Support for families and supporters

If you're here for someone else, this section is yours. Al-Anon exists for exactly you: a mutual support fellowship for anyone whose life has been affected by someone else's drinking, whether you're a partner, parent, adult child, sibling or friend. Meetings run in person, online and by phone, and sister fellowships cover other addictions. The NHS also publishes advice specifically for families of people who use drugs.

Hear this part clearly: supporters need their own support. Loving someone through addiction is exhausting, and running yourself empty helps neither of you. Getting help for yourself isn't disloyal. It's what makes staying possible.

You can't pour from an empty cup. Supporters recover too.

Support in your pocket

Digital tools won't replace a meeting or a keyworker, and any app that claims otherwise is overselling. What they honestly do well: track your days so progress is visible, warn you as you approach the places where you tend to slip, keep an accountability partner in the loop without a daily phone call, and put a crisis button one tap away at 3am when nothing else is open.

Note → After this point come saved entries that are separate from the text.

## config.mk

```make
export PLATFORM = sky130hd
export DESIGN_NAME = burst_writer
export DESIGN_NICKNAME = d
export VERILOG_FILES = /design/src/camera_pkg.sv /design/src/burst_writer.sv
export VERILOG_INCLUDE_DIRS = /design/src
export SDC_FILE = /design/constraint.sdc
export NUM_CORES = 1
export LEC_CHECK = 0
export BUFFER_PORTS_ARGS = -buffer_cell sky130_fd_sc_hd__buf_2
export CAP_MARGIN = 20
export CORE_MARGIN = 2
export CORE_UTILIZATION = 30
export DETAILED_ROUTE_END_ITERATION = 7
export SETUP_SLACK_MARGIN = 0.05
export SLEW_MARGIN = 5
export SYNTH_ARGS = -nofsm -noshare
export SYNTH_HDL_FRONTEND = slang
export SYNTH_SLANG_ARGS = --single-unit
```

## constraint.sdc

```tcl
create_clock -name clock -period 6.1 [get_ports clock]
set_input_delay 0.61 -clock clock [delete_from_list [all_inputs] [get_ports clock]]
set_output_delay 0.61 -clock clock [all_outputs]
set_load 0.01 [all_outputs]
```

## src/camera_defines.svh

```systemverilog
`ifndef CAMERA_DEFINES_SVH
`define CAMERA_DEFINES_SVH

// ====================
// Custom-instruction decode
// ====================

// Instruction number that selects the frame grabber.
`define CAM_CI_ID 8'h2A

// ====================
// Bus and counter sizes
// ====================

// Longest burst the writer issues, in 32-bit words.
`define CAM_MAX_BURST 16

// Counter widths for bytes per line, lines per frame and line-buffer words.
`define CAM_BYTE_CNT_W 12
`define CAM_LINE_CNT_W 11
`define CAM_WORD_IDX_W 9

`endif

```

## src/camera_pkg.sv

```systemverilog
`include "camera_defines.svh"

package camera_pkg;

  typedef logic [31:0] word_t;
  typedef logic [7:0] gray_t;
  typedef logic [`CAM_BYTE_CNT_W-1:0] byte_cnt_t;
  typedef logic [`CAM_LINE_CNT_W-1:0] line_cnt_t;
  typedef logic [`CAM_WORD_IDX_W-1:0] word_idx_t;

  // Commands carried in the low three bits of the A operand.
  typedef enum logic [2:0] {
    CMD_BYTES_PER_LINE = 3'd0,
    CMD_LINES          = 3'd1,
    CMD_READ_BASE      = 3'd4,
    CMD_WRITE_BASE     = 3'd5,
    CMD_CONTROL        = 3'd6,
    CMD_SHOT_DONE      = 3'd7
  } ci_cmd_e;

  typedef struct packed {
    logic    sel;
    ci_cmd_e cmd;
    word_t   value_b;
  } ci_req_t;

  typedef struct packed {
    logic line_end;
    logic frame_start;
  } frame_event_t;

  typedef struct packed {
    logic       begin_transaction;
    logic       end_transaction;
    logic [3:0] byte_enables;
    logic [7:0] burst_size;
    logic       data_valid;
    word_t      address_data;
  } bus_out_t;

  typedef enum logic [2:0] {IDLE, REQUEST, INIT, BURST, END} wr_state_e;

  // Luma weights 77, 150 and 29 sum to 256, so the top byte is the gray value.
  function automatic gray_t rgb565_to_gray(gray_t high, gray_t low);
    logic [15:0] red;
    logic [15:0] green;
    logic [15:0] blue;
    logic [15:0] sum;
    red   = {8'd0, high[7:3], 3'b000};
    green = {8'd0, high[2:0], low[7:5], 2'b00};
    blue  = {8'd0, low[4:0], 3'b000};
    sum   = 16'd77 * red + 16'd150 * green + 16'd29 * blue;
    return sum[15:8];
  endfunction

endpackage

```

## src/burst_writer.sv

```systemverilog
`include "camera_defines.svh"

module burst_writer
  import camera_pkg::*;
(
  input  logic         clock,
  input  logic         arst_n,
  input  frame_event_t events,
  input  logic         capture_enable,
  input  word_t        frame_base,
  input  word_idx_t    words_per_line,
  output word_idx_t    rd_addr,
  input  word_t        rd_data,
  output logic         request_bus,
  input  logic         bus_grant,
  input  logic         busy,
  input  logic         bus_error,
  output bus_out_t     bus
);

  wr_state_e state_q;
  wr_state_e state_d;
  word_t     addr_q;
  word_t     data_q;
  word_t     dropped;
  word_idx_t words_left_q;
  word_idx_t burst_left_q;
  word_idx_t burst_len;
  word_idx_t rd_idx_q;
  logic      data_valid_q;
  logic      load;
  logic      accept;

  // ====================
  // Datapath control
  // ====================

  assign burst_len = (words_left_q > word_idx_t'(`CAM_MAX_BURST)) ?
                     word_idx_t'(`CAM_MAX_BURST) : words_left_q;

  // A new word goes out when the bus is free. The presented word is taken on the same edge.
  assign load   = (state_q == BURST) && !bus_error && !busy && (burst_left_q != '0);
  assign accept = (state_q == BURST) && !bus_error && !busy && data_valid_q;

  // The read address runs one word ahead so rd_data is ready for the next load.
  assign rd_addr = load ? rd_idx_q + 1'b1 : rd_idx_q;

  // Words of the line that never reach memory after a bus error.
  assign dropped     = word_t'(words_left_q) + word_t'(burst_left_q) + word_t'(data_valid_q);
  assign request_bus = (state_q == REQUEST);

  always_comb
  begin
    state_d = state_q;
    case (state_q)
      IDLE:
        if (events.line_end && capture_enable && (words_per_line != '0))
          state_d = REQUEST;
      REQUEST:
        if (bus_grant)
          state_d = INIT;
      INIT:
        state_d = BURST;
      BURST:
        if (bus_error || (!busy && (burst_left_q == '0)))
          state_d = END;
      END:
        state_d = (words_left_q != '0) ? REQUEST : IDLE;
      default:
        state_d = IDLE;
    endcase
  end

  always_ff @(posedge clock or negedge arst_n)
  begin
    if (!arst_n)
    begin
      state_q      <= IDLE;
      addr_q       <= '0;
      words_left_q <= '0;
      burst_left_q <= '0;
      rd_idx_q     <= '0;
      data_valid_q <= 1'b0;
    end
    else
    begin
      state_q <= state_d;
      if ((state_q == IDLE) && (state_d == REQUEST))
      begin
        words_left_q <= words_per_line;
        rd_idx_q     <= '0;
      end
      if (state_q == INIT)
      begin
        words_left_q <= words_left_q - burst_len;
        burst_left_q <= burst_len;
      end
      if (load)
      begin
        rd_idx_q     <= rd_idx_q + 1'b1;
        burst_left_q <= burst_left_q - 1'b1;
      end
      if ((state_q == BURST) && (bus_error || !busy))
        data_valid_q <= load;

      // On an error the address skips the dropped words so the next line lands in place.
      if (events.frame_start)
        addr_q <= frame_base;
      else if (accept)
        addr_q <= addr_q + 32'd4;
      else if ((state_q == BURST) && bus_error)
      begin
        addr_q       <= addr_q + (dropped << 2);
        words_left_q <= '0;
        burst_left_q <= '0;
      end
    end
  end

  always_ff @(posedge clock)
  begin
    if (load)
      data_q <= rd_data;
  end

  // ====================
  // Bus outputs
  // ====================

  always_comb
  begin
    bus                   = '0;
    bus.begin_transaction = (state_q == INIT);
    bus.end_transaction   = (state_q == END);
    bus.data_valid        = data_valid_q;
    if (data_valid_q)
      bus.address_data = data_q;
    if (state_q == INIT)
    begin
      bus.byte_enables = 4'hF;
      bus.burst_size   = 8'(burst_len - 1'b1);
      bus.address_data = addr_q;
    end
  end

endmodule

```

Renovyn does all of these in one place: counters for every addiction you're working on, geofenced danger zones, accountability partners, and a support page that lists every helpline in this article. It's free to start, and it works alongside meetings and treatment, not instead of them.

Where to start tonight

  1. If anyone is in immediate danger, call 999, 911 or 112 now. Everything else waits.
  2. Save one helpline in your phone: Samaritans 116 123 or 988, so it's there before you need it.
  3. Look up one meeting you could reach this week, in person or online. You don't have to speak.
  4. Tell one person the truth about where you are. A friend, a GP, a helpline counts.
  5. Set up one way to track tomorrow, an app, a notebook, anything. Day one starts when you say it does.

You don't need to know which kind of help is the right one. You only need to reach for one of them. The rest tend to find you from there.